El Día Mundial del Agua se celebra anualmente cada 22 de marzo desde 1993, cuando fuera adoptado por una resolución de la Asamblea General de las Naciones Unidas. Tiene como objetivo centrar la atención sobre la importancia del agua dulce y de la gestión sostenible de los recursos hídricos. Cada año, se pone en relieve un aspecto específico de la gestión del agua; este año, el lema es "Agua para las ciudades - Respondiendo al Desafío Urbano". El objetivo es centrar la atención sobre el impacto del crecimiento de la población urbana, la industrialización, los efectos del cambio climático, los conflictos bélicos y los desastres naturales sobre los sistemas urbanos de abastecimiento y tratamiento de agua.

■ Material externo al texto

## config.mk

```make
export PLATFORM = sky130hd
export DESIGN_NAME = uleb_top
export DESIGN_NICKNAME = d
export VERILOG_FILES = /design/src/design/uleb_pkg.sv /design/src/design/uleb_top.sv
export SDC_FILE = /design/constraint.sdc
export NUM_CORES = 1
export LEC_CHECK = 0
export ABC_AREA = 1
export BUFFER_PORTS_ARGS = -buffer_cell sky130_fd_sc_hd__buf_2
export CAP_MARGIN = 30
export CORE_MARGIN = 8
export CORE_UTILIZATION = 47
export DETAILED_ROUTE_END_ITERATION = 16
export GPL_ROUTABILITY_DRIVEN = 0
export MAX_ROUTING_LAYER = met4
export PLACE_DENSITY_LB_ADDON = 0.12
export SKIP_CTS_REPAIR_TIMING = 1
export SYNTH_ARGS = -nofsm -noshare
export SYNTH_HDL_FRONTEND = slang
export SYNTH_SLANG_ARGS = --single-unit
```

## constraint.sdc

```tcl
create_clock -name clk_sys -period 2.5 [get_ports clk_sys]
set_clock_uncertainty 0.1 [all_clocks]
set_input_delay 0.25 -clock clk_sys [delete_from_list [all_inputs] [get_ports clk_sys]]
set_output_delay 0.25 -clock clk_sys [all_outputs]
set_load 0.03 [all_outputs]
```
`config.mk`:
```
export PLATFORM = sky130hd
export DESIGN_NAME = bsc_correlator
export DESIGN_NICKNAME = d
export VERILOG_FILES = /design/src/pkg/bsc_pkg.sv /design/src/bsc_sum_latch.sv /design/src/bsc_correlator.sv
export VERILOG_INCLUDE_DIRS = /design/src /design/src/pkg
export SDC_FILE = /design/constraint.sdc
export NUM_CORES = 1
export LEC_CHECK = 0
export BUFFER_PORTS_ARGS = -buffer_cell sky130_fd_sc_hd__buf_2
export CORE_MARGIN = 10
export CORE_UTILIZATION = 50
export DETAILED_ROUTE_END_ITERATION = 8
export PLACE_DENSITY = 0.73
export RECOVER_POWER = 100
export REMOVE_ABC_BUFFERS = 1
export SYNTH_ARGS = -nofsm -noshare
export SYNTH_HDL_FRONTEND = slang
export SYNTH_SLANG_ARGS = --single-unit
```
`constraint.sdc`:
```
create_clock -name clk_sys_i -period 2.3 [get_ports clk_sys_i]
set_input_delay 0.345 -clock clk_sys_i [delete_from_list [all_inputs] [get_ports clk_sys_i]]
set_output_delay 0.345 -clock clk_sys_i [all_outputs]
set_load 0.02 [all_outputs]
```
`src/pkg/bsc_regs.svh`:
```
// Constants for the biphase sample correlator: widths, pattern, timing.
// Assumes a 20 MHz system clock and processor timing pulses on inputs.
`ifndef BSC_REGS_SVH
`define BSC_REGS_SVH

// Sample period in ns and system clock period in ns
`define BSC_PERIOD_NS 416000
`define BSC_CLK_NS 50
// Timing pulses (a and b together) counted per sample period
`define BSC_PULSES_PER_PERIOD 208
// Register length in samples per data bit
`define BSC_LEN 8
// Biphase zero: four lows then four highs
`define BSC_REF_PATTERN 8'h0f
// Acknowledge window in ns (two machine cycles)
`define BSC_ACK_NS 8000
`define BSC_ACK_CYC ((`BSC_ACK_NS) / (`BSC_CLK_NS))

`endif

```
`src/pkg/bsc_pkg.sv`:
```
// Types shared by the correlator files.
// Assumes bsc_regs.svh is included by the user files.
package bsc_pkg;

   typedef enum logic [2:0] {
      BSC_IDLE,
      BSC_CLEAR,
      BSC_SHIFT,
      BSC_LOAD,
      BSC_LATCH
   } bsc_phase_e;

   // Processor bus request group
   typedef struct packed {
      logic input_strobe;
      logic int_ack;
   } bsc_cpu_req_s;

endpackage

```
`src/bsc_sum_latch.sv`:
```
// Holding latch for the correlation sum with registered read data.
// Assumes the load pulse is one cycle wide.
`timescale 1ns/10ps
module bsc_sum_latch #(
   parameter int WIDTH = 8
) (
   input wire logic clk_sys_i,
   input wire logic rst_i,
   input wire logic load_i,
   input wire logic [WIDTH-1:0] sum_i,
   output logic [WIDTH-1:0] sum_o
);

   always_ff @(posedge clk_sys_i)
   begin
      if (rst_i)
         sum_o <= '0;
      else if (load_i)
         sum_o <= sum_i;
   end

endmodule

```
`src/bsc_correlator.sv`:
```
// Time-compressed biphase correlator with interrupt request and bus read.
// Assumes timing pulses and processor strobes are synchronous single-cycle pulses.
`timescale 1ns/10ps
`include "bsc_regs.svh"
// Operation
// - Sample period timed by counting processor timing pulses, every 416 us.
// - Each period ends with a new sum and an interrupt request.
// - Period start issues reset pulse clearing the step and correlation counters.
// - Exactly eight shift clocks step both registers.
// - Ninth clock on sample register only loads the new sample.
// - Sample register recirculates during eight comparison clocks.
// - Ninth clock inserts new bit first, shifts older, drops oldest.
// - Both registers are eight bits long.
// - Reference pattern loaded in parallel at start of each cycle.
// - Mismatch of register outputs increments correlation counter.
// - Counter copied to holding latch by dedicated latch pulse.
// - Input is one clipped bit, sampled once per period.
// - Only the biphase zero pattern is held.
// - Request set each period, cleared on processor acknowledge.
// - Sum driven on data bus only during input instruction.
module bsc_correlator #(
   parameter int LEN = `BSC_LEN,
   parameter int PERIOD_PULSES = `BSC_PULSES_PER_PERIOD,
   parameter logic [`BSC_LEN-1:0] REF_PATTERN = `BSC_REF_PATTERN
) (
   input wire logic clk_sys_i,
   input wire logic rst_i,
   input wire logic timing_pulse_a_i,
   input wire logic timing_pulse_b_i,
   input wire logic clipped_data_i,
   input wire bsc_pkg::bsc_cpu_req_s cpu_req_i,
   output logic int_req_o,
   output logic [7:0] data_o,
   output logic [7:0] data_oe_o,
   output logic [7:0] sum_o,
   output logic period_reset_o
);

   localparam int CW = $clog2(LEN + 1);
   localparam int PW = $clog2(PERIOD_PULSES + 1);
   localparam int SW = $clog2(LEN + 2);

   bsc_pkg::bsc_phase_e phase_q, phase_d;
   logic [PW-1:0] pulse_cnt_q;
   logic [SW-1:0] step_q;
   logic [LEN-1:0] moving_sample_register_q;
   logic [LEN-1:0] reference_pattern_register_q;
   logic [CW-1:0] corr_cnt_q;
   logic sample_q;
   logic int_req_q;
   logic [7:0] latched_sum;

   wire any_pulse = timing_pulse_a_i | timing_pulse_b_i;
   wire period_end = any_pulse && (pulse_cnt_q == PW'(PERIOD_PULSES - 1));
   wire shifting = (phase_q == bsc_pkg::BSC_SHIFT);
   wire mismatch = moving_sample_register_q[LEN-1] ^ reference_pattern_register_q[LEN-1];
   wire last_shift = shifting && (step_q == SW'(LEN - 1));
   wire latch_pulse = (phase_q == bsc_pkg::BSC_LATCH);

   always_ff @(posedge clk_sys_i)
   begin
      if (rst_i)
         pulse_cnt_q <= '0;
      else if (period_end)
         pulse_cnt_q <= '0;
      else if (any_pulse)
         pulse_cnt_q <= pulse_cnt_q + PW'(1);
   end

   always_comb
   begin
      phase_d = phase_q;
      unique case (phase_q)
         bsc_pkg::BSC_IDLE:
            if (period_end)
               phase_d = bsc_pkg::BSC_CLEAR;
         bsc_pkg::BSC_CLEAR:
            phase_d = bsc_pkg::BSC_SHIFT;
         bsc_pkg::BSC_SHIFT:
            if (last_shift)
               phase_d = bsc_pkg::BSC_LOAD;
         bsc_pkg::BSC_LOAD:
            phase_d = bsc_pkg::BSC_LATCH;
         bsc_pkg::BSC_LATCH:
            phase_d = bsc_pkg::BSC_IDLE;
      endcase
   end

   always_ff @(posedge clk_sys_i)
   begin
      if (rst_i)
         phase_q <= bsc_pkg::BSC_IDLE;
      else
         phase_q <= phase_d;
   end

   assign period_reset_o = (phase_q == bsc_pkg::BSC_CLEAR);

   always_ff @(posedge clk_sys_i)
   begin
      if (rst_i)
         sample_q <= 1'b0;
      else if (period_end)
         sample_q <= clipped_data_i;
   end

   always_ff @(posedge clk_sys_i)
   begin
      if (rst_i || period_reset_o)
         step_q <= '0;
      else if (shifting)
         step_q <= step_q + SW'(1);
   end

   always_ff @(posedge clk_sys_i)
   begin
      if (rst_i)
         moving_sample_register_q <= '0;
      else if (shifting)
         moving_sample_register_q <= {moving_sample_register_q[LEN-2:0], moving_sample_register_q[LEN-1]};
      else if (phase_q == bsc_pkg::BSC_LOAD)
         moving_sample_register_q <= {moving_sample_register_q[LEN-2:0], sample_q};
   end

   always_ff @(posedge clk_sys_i)
   begin
      if (rst_i || period_reset_o)
         reference_pattern_register_q <= REF_PATTERN;
      else if (shifting)
         reference_pattern_register_q <= {reference_pattern_register_q[LEN-2:0],
                                           reference_pattern_register_q[LEN-1]};
   end

   always_ff @(posedge clk_sys_i)
   begin
      if (rst_i || period_reset_o)
         corr_cnt_q <= '0;
      else if (shifting && mismatch)
         corr_cnt_q <= corr_cnt_q + CW'(1);
   end

   bsc_sum_latch #(
      .WIDTH(8)
   ) u_latch (
      .clk_sys_i(clk_sys_i),
      .rst_i(rst_i),
      .load_i(latch_pulse),
      .sum_i(8'(corr_cnt_q)),
      .sum_o(latched_sum)
   );

   assign sum_o = latched_sum;

   always_ff @(posedge clk_sys_i)
   begin
      if (rst_i)
         int_req_q <= 1'b0;
      else if (latch_pulse)
         int_req_q <= 1'b1;
      else if (cpu_req_i.int_ack)
         int_req_q <= 1'b0;
   end

   assign int_req_o = int_req_q;

   assign data_o = latched_sum;
   assign data_oe_o = {8{cpu_req_i.input_strobe}};
endmodule

```
Word-level counts from Yosys, hierarchy flattened
Index checks and enable logic that the tools add are counted.
Widths: inputs -> output; s select.
Cells by class
  add/subtract/negate cells: 3
  $mul: 0
  divide/modulo/power cells: 0
  order comparisons: 0
  equality and inequality tests: 8
  shifts and indexed selects: 0
  muxes and demuxes: 7
  bitwise logic cells: 2
  reductions and logical operators: 9
Operator list (count)
  $mux 8: 2
  $pmux 3 s5: 1
  $add 4x1->4 const B: 2
  $add 8x1->8 const B: 1
  $eq 8x8->1 const B: 1
  $eq 3x2->1 const B: 2
  $mux 3: 2
  $eq 4x3->1 const B: 1
  $reduce_bool 2->1: 2
  $eq 3x1->1 const B: 1
  $eq 3x3->1 const B: 1
  $logic_and 1x1->1: 3
  $logic_not 3->1: 1
  $mux 1: 2
  $ne 2x1->1 const B: 1
  $ne 2x2->1 const B: 1
  $reduce_and 2->1: 1
  $reduce_or 2->1: 1
  $logic_or 1x1->1: 1
  $or 1x1->1: 1
  $xor 1x1->1: 1
Storage, ports and cells
  bits in registers: 41
  latch bits: 0
  memory bits (writable): 0
  ROM bits: 0
  bits of input ports: 7
  output and inout port bits: 26
  word-level logic and storage cells: 38
  memories kept: 0

Longest topological paths before layout
  word-level depth: 4
  gate-level depth with buffers: 6
  mapped depth without buffers: 4

Cells and area by module
Synthesis repeated with hierarchy kept, for this count alone.
Second synthesis, totals
  cells, all modules: 224
  area, all modules: 1928.1 um^2
Modules (own cells, without submodules)
  bsc_correlator: times used 1, cells each 198, area an instance 1642.8 um^2, seq. area each 740.7 um^2
  bsc_sum_latch: times used 1, cells each 26, area an instance 285.3 um^2, seq. area each 160.2 um^2

Worst setup path after synthesis
OpenSTA, ideal clock, no wires.
  path kind: flip-flop to flip-flop
  start point: reg phase_q[1]
  end point: reg step_q[0]
  library setup time: 0.128 ns
  data arrival time: 1.634 ns
  data required time: 2.172 ns
  setup slack: 0.539 ns
  cell stages (with the launch flop): 6
  buffers on the path: 2
  clock period less this slack: 1.761 ns
  cells stage by stage: dfxtp_1 -> buf_4 -> nor3b_1 -> or2_2 -> clkbuf_1 -> nor2_1
Between the ends
  word-level cells in the longest chain between the ends: 2
  elaborated cells between the ends (all ways): 3
  those cells by class: eq/ne: 2; reduce/logical: 1
RTL lines
  start: declaration: RTL line bsc_correlator.sv:43  | bsc_pkg::bsc_phase_e phase_q, phase_d;
  start signal: assignment: RTL line bsc_correlator.sv:92  | phase_q <= bsc_pkg::BSC_IDLE;
  start signal: assignment: RTL line bsc_correlator.sv:94  | phase_q <= phase_d;
  $eq 3x1->1: RTL line bsc_correlator.sv:97  | assign period_reset_o = (phase_q == bsc_pkg::BSC_CLEAR);
  via period_reset_o: RTL line bsc_correlator.sv:36  | output logic period_reset_o
  $logic_or 1x1->1: RTL line bsc_correlator.sv:109  | if (rst_i || period_reset_o)
  end signal: assignment: RTL line bsc_correlator.sv:112  | step_q <= step_q + SW'(1);
  end: declaration: RTL line bsc_correlator.sv:45  | logic [SW-1:0] step_q;
The timed path passes the listed nets, and every way through them passes these cells.
A chain may end at the register's enable or synchronous reset.

Worst setup path after layout
  start point: reg phase_q[1]
  end point: reg step_q[3]
Between the ends
  word-level cells in the longest chain between the ends: 2
  elaborated cells between the ends (all ways): 3
  those cells by class: eq/ne: 2; reduce/logical: 1
RTL lines (RTL line)
  $eq 3x1->1: bsc_correlator.sv:97
  $logic_or 1x1->1: bsc_correlator.sv:109
Several ways; a longest one is shown, not always the timed one.

==> metrics.md <==
| Metric | Value |
|---|---|
| EDFF count, synth | `0` |
| WHS Endpoint | `sample_q` |
| CP max stage cell | `or3b_1` |
| I/O Pins | `33` |
| Root Buffer | `clkbuf_8` |
| DRC marker count from the first detailed-route iteration | `53` |
| Cells resized by post-CTS repair | `0` |
| CP Max Fanout | `13` |
| Die height | `80.5 um` |
| Internal power | `0.00108 W` |
| PortBufs | `15` |
| CP required | `2.52 ns` |
| Critical path's top delay family | `simple AND/OR/NAND/NOR gates` |
| Synthesized netlist cell count | `216` |
| # rows | `21` |
| MaxCap Viol Count | `0` |
| Worst reg2reg path depth | `4` |
| Worst slew pin tran | `0.921 ns` |
| Syn avg cell area | `8.49 um2` |
| Part of the Yosys area used for sequential elements | `44.8%` |
| Hold Fails Final Rpt | `0` |
| Status | `finished, final reports clean` |
| Vias in the first global route | `1206` |
| Ys async rst share | `0%` |
| Setup TNS | `0 ns` |
| Hold_buf cts | `0` |
| Largest net degree at the start of global routing | `21` |
| Initial Utilization | `53.3%` |
| CP arrival | `2.09 ns` |
| Worst-path cell chain | `or3b_1 -> clkbuf_1 -> or3_1 -> a21oi_1` |
| Bufs on Longest Clock Path | `2` |
| Clk sink count | `41` |
| Synth Cell Area | `1830 um2` |
| Routed len/inst | `12.3 um` |
| TritonCTS clock tree | `yes` |
| Pwr dens | `713 nW/um2` |
| Hold Crit Depth | `3` |
| Number of fill cells | `348` |
| Ratio of cells with drive above 1 in the final layout | `5.94%` |
| TritonRoute pass-1 iters | `4` |
| Vias | `1346` |
| Nets | `228` |
| Crit path time final | `1.86 ns` |
| Worst hold margin | `0.310 ns` |
| Die ar. | `6490 um2` |
| GP Congestion | `0.709` |
| Skew final | `0.00591 ns` |
| Hold WC Path Type | `input port to flop` |
| CTS Buf Count | `5` |
| H-tree depth | `2` |
| DP Worst Slack | `0.587 ns` |
| CP Capture Type | `flop` |
| Rel. slew slack | `38.5%` |
| Clock group share of total power | `43.5%` |
| Register bit total from synthesis | `41` |
| Critical Path Max Stage Delay | `0.50 ns` |
| Initial antenna violation count | `0` |
| Seq pwr share | `53.2%` |
| P_sw | `0.000275 W` |
| Final antenna-violating net count | `0` |
| Worst r2r src | `phase_q[1]` |
| R2R setup slack | `0.44 ns` |
| Worst-Skew Late Latency | `0.29 ns` |
| DRC | `0` |
| Synthesis-to-layout area growth | `3.55%` |
| Multi-input gate area in the final layout | `807 um2` |
| Vias per cell | `5.08` |
| Register area | `821 um2` |
| Total power | `0.00135 W` |
| Clk slew on worst S/H paths | `0.08 ns` |
| First-pass GRT wire length | `5320 um` |
| Commonest non-fill, non-tap cell in the layout | `dfxtp_1` |
| Grt total ovfl | `0` |
| Crit path buf inv count | `1` |
| Max Freq | `537 MHz` |
| Peak supply drop | `0.282 mV` |
| All-layer global routing usage | `10.3%` |
| Die W | `80.5 um` |
| Worst setup margin | `0.437 ns` |
| Switch share | `20.3%` |
| Reg2Reg Capture Point | `step_q[3]` |
| Gate power share | `3.3%` |
| Critical path type | `flop to flop` |
| RSZ-0062 raised after global routing | `false` |
| DPL Wire Length | `2180 um` |
| Count of cell types in the netlist | `37` |
| Post-CTS Setup Inserts | `0` |
| Crit share post-route | `81.0%` |
| Leak | `0.653 nW` |
| # setup viols final | `0` |
| Antenna cells | `0` |
| Highest-count cells in the layout ignoring fill and taps | `dfxtp_1 (41), nand2_1 (37), a21oi_1 (25), nor2_1 (13), clkbuf_1 (13)` |
| Ys Warns | `0` |
| Core area | `3440 um2` |
| Final slew viol count | `0` |
| Top FF cell, synth | `dfxtp_1` |
| Origin of the worst min-delay path | `clipped_data_i` |
| Wirelength, routed | `3260 um` |
| Setup crit start kind | `flop` |
## cell usage after synthesis, types with 2 or more instances
cell type	number	area, um2
a21oi_1	25	125
o21ai_0	12	60.1
o2111ai_1	2	17.5
nand3_1	7	35.0
ha_1	3	37.5
nor2_1	13	48.8
dfxtp_1	41	821
clkbuf_1	6	22.5
buf_6	2	22.5
nor3b_1	2	15.0
buf_4	21	158
or3_1	7	43.8
xnor2_1	3	26.3
inv_1	5	18.8
or4_1	2	15.0
xor2_1	2	17.5
nand2_1	37	139
mux2i_1	6	60.1
o31ai_1	2	15.0
## kinds of logic after synthesis
family	Yosys count	synth area share (%)
other	1	0.205
buffers and inverters	35	12.4
adder cells (fa/ha/maj)	3	2.05
flip-flops	41	44.8
AO/OA/AOI/OAI	45	13.7
XOR/XNOR	5	2.39
AND/OR/NAND/NOR	80	21.2
multiplexers	6	3.28
## area by class of cell
type | count | share of cell area [%]
Clock buffer | 7 | 4.55
Clock inverter | 1 | 1.58
Inverter | 5 | 0.989
Multi-Input combinational cell | 147 | 42.5
Sequential cell | 41 | 43.2
Tap cell | 46 | 3.03
Timing Repair Buffer | 18 | 4.09
## worst register-to-register path, stage by stage, from the launching register on
cell	delay, ns
dfxtp_1	0.47
or3b_1	0.50
clkbuf_1	0.29
or3_1	0.40
a21oi_1	0.13
## registers in the layout, summed over array words and instances, names as in the netlist
register,count
corr_cnt_q,4
int_req_o,1
moving_sample_register_q,8
phase_q,3
pulse_cnt_q,8
reference_pattern_register_q,8
sample_q,1
step_q,4
u_latch.sum_o,4
## stage by stage
stage	util (%)	std cells	area, um2
after detailed placement	52.5	257	1810
final	55.1	265	1900
after global routing	55.1	265	1900
after CTS	55.9	265	1920
after global placement	52.5	257	1810
after floorplan	-	193	1650
## how the worst max path moves through the flow
| stage | startpoint | to | slack (ns) | cells after the start |
|---|---|---|---|---|
| after detailed placement | phase_q[1] | step_q[3] | 0.59 | 4 |
| final | phase_q[1] | step_q[3] | 0.44 | 4 |
| after CTS | phase_q[0] | period_reset_o | 0.52 | 2 |
| after global placement | phase_q[1] | step_q[3] | 0.61 | 4 |
| after floorplan | phase_q[1] | corr_cnt_q[3] | 0.58 | 3 |
| after global routing | phase_q[1] | step_q[3] | 0.29 | 4 |
## layer usage
metal	GRT usage, %	vias up	part of all wire (%)
met5	0	-	0
met4	5.28	0	2.2
met3	4.12	6	7.6
met2	16.2	26	45
met1	11.7	600	45
li1	-	714	-
## power by group through the flow
stage               registers [W]  clock network, W   logic, W
detailed placement       0.000737                 0  0.0000447
global route             0.000720          0.000624  0.0000508
finish                   0.000720          0.000589  0.0000443
global placement         0.000737                 0  0.0000442
CTS                      0.000720          0.000602  0.0000448
floorplan                0.000736                 0  0.0000281
Power figures use the tool's default switching activity.
### src/inc/fmrx_params.svh
// Offsets, bit positions, reset values and sizes of the receiver register bank.
// Assumes a 4-bit parallel address and 8-bit data on the host side.
`ifndef FMRX_PARAMS_SVH
`define FMRX_PARAMS_SVH

`define FMRX_OFF_DATA 4'h0
`define FMRX_OFF_STAT 4'h1
`define FMRX_OFF_NUM 4'h2
`define FMRX_OFF_RSVD_LO 4'h3
`define FMRX_OFF_CTRL_TWO 4'h5
`define FMRX_OFF_CRC 4'h6

`define FMRX_CTRL_RSVD 7
`define FMRX_CTRL_BSR 6
`define FMRX_CTRL_ACKPOL 5
`define FMRX_CTRL_REQPOL 4
`define FMRX_CTRL_RDYT 3
`define FMRX_CTRL_VOUT 2
`define FMRX_CTRL_DMARD 1
`define FMRX_CTRL_DMAEN 0

`define FMRX_STAT_VCORR 7
`define FMRX_STAT_BSYNC 6
`define FMRX_STAT_FSYNC 5
`define FMRX_STAT_ERR 4
`define FMRX_STAT_PARITY 3
`define FMRX_STAT_HEAD 2
`define FMRX_STAT_CRC 1
`define FMRX_STAT_RTIME 0

`define FMRX_CTRL_RST 8'h00
`define FMRX_STAT_RST 8'h02
`define FMRX_NUM_RST 8'h00
`define FMRX_CRC_RST 16'h0000
`define FMRX_CRC_POLY 16'h1021

`define FMRX_DATA_W 8
`define FMRX_FIFO_DEPTH 32

`endif

### src/inc/fmrx_pkg.sv
// Types shared by the receiver register bank and its self-checking bench.
// Assumes fmrx_params.svh for all numeric constants.
package fmrx_pkg;
    typedef logic [7:0] byte_t;
    typedef logic [15:0] crc_t;
    typedef enum logic [2:0] {
        RDY_IDLE = 3'b001,
        RDY_WAIT = 3'b010,
        RDY_DRIVE = 3'b100
    } rdy_state_e;
endpackage : fmrx_pkg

Actualmente, una de cada dos personas en el planeta vive en una ciudad. Las ciudades del mundo están creciendo a un ritmo excepcional, debido al aumento natural de la población urbana, pero también debido a la migración rural-urbana y la reclasificación de las zonas rurales a zonas urbanas. El 93% de la urbanización se produce en países pobres o en vías de desarrollo, y casi el 40% de la expansión urbana del mundo se da en tugurios o favelas.
Las inversiones en infraestructura no se han mantenido al nivel de la tasa de urbanización, y los servicios de agua muestran una falta de inversión significativa. El problema central es por lo tanto la gestión del agua urbana y las aguas residuales.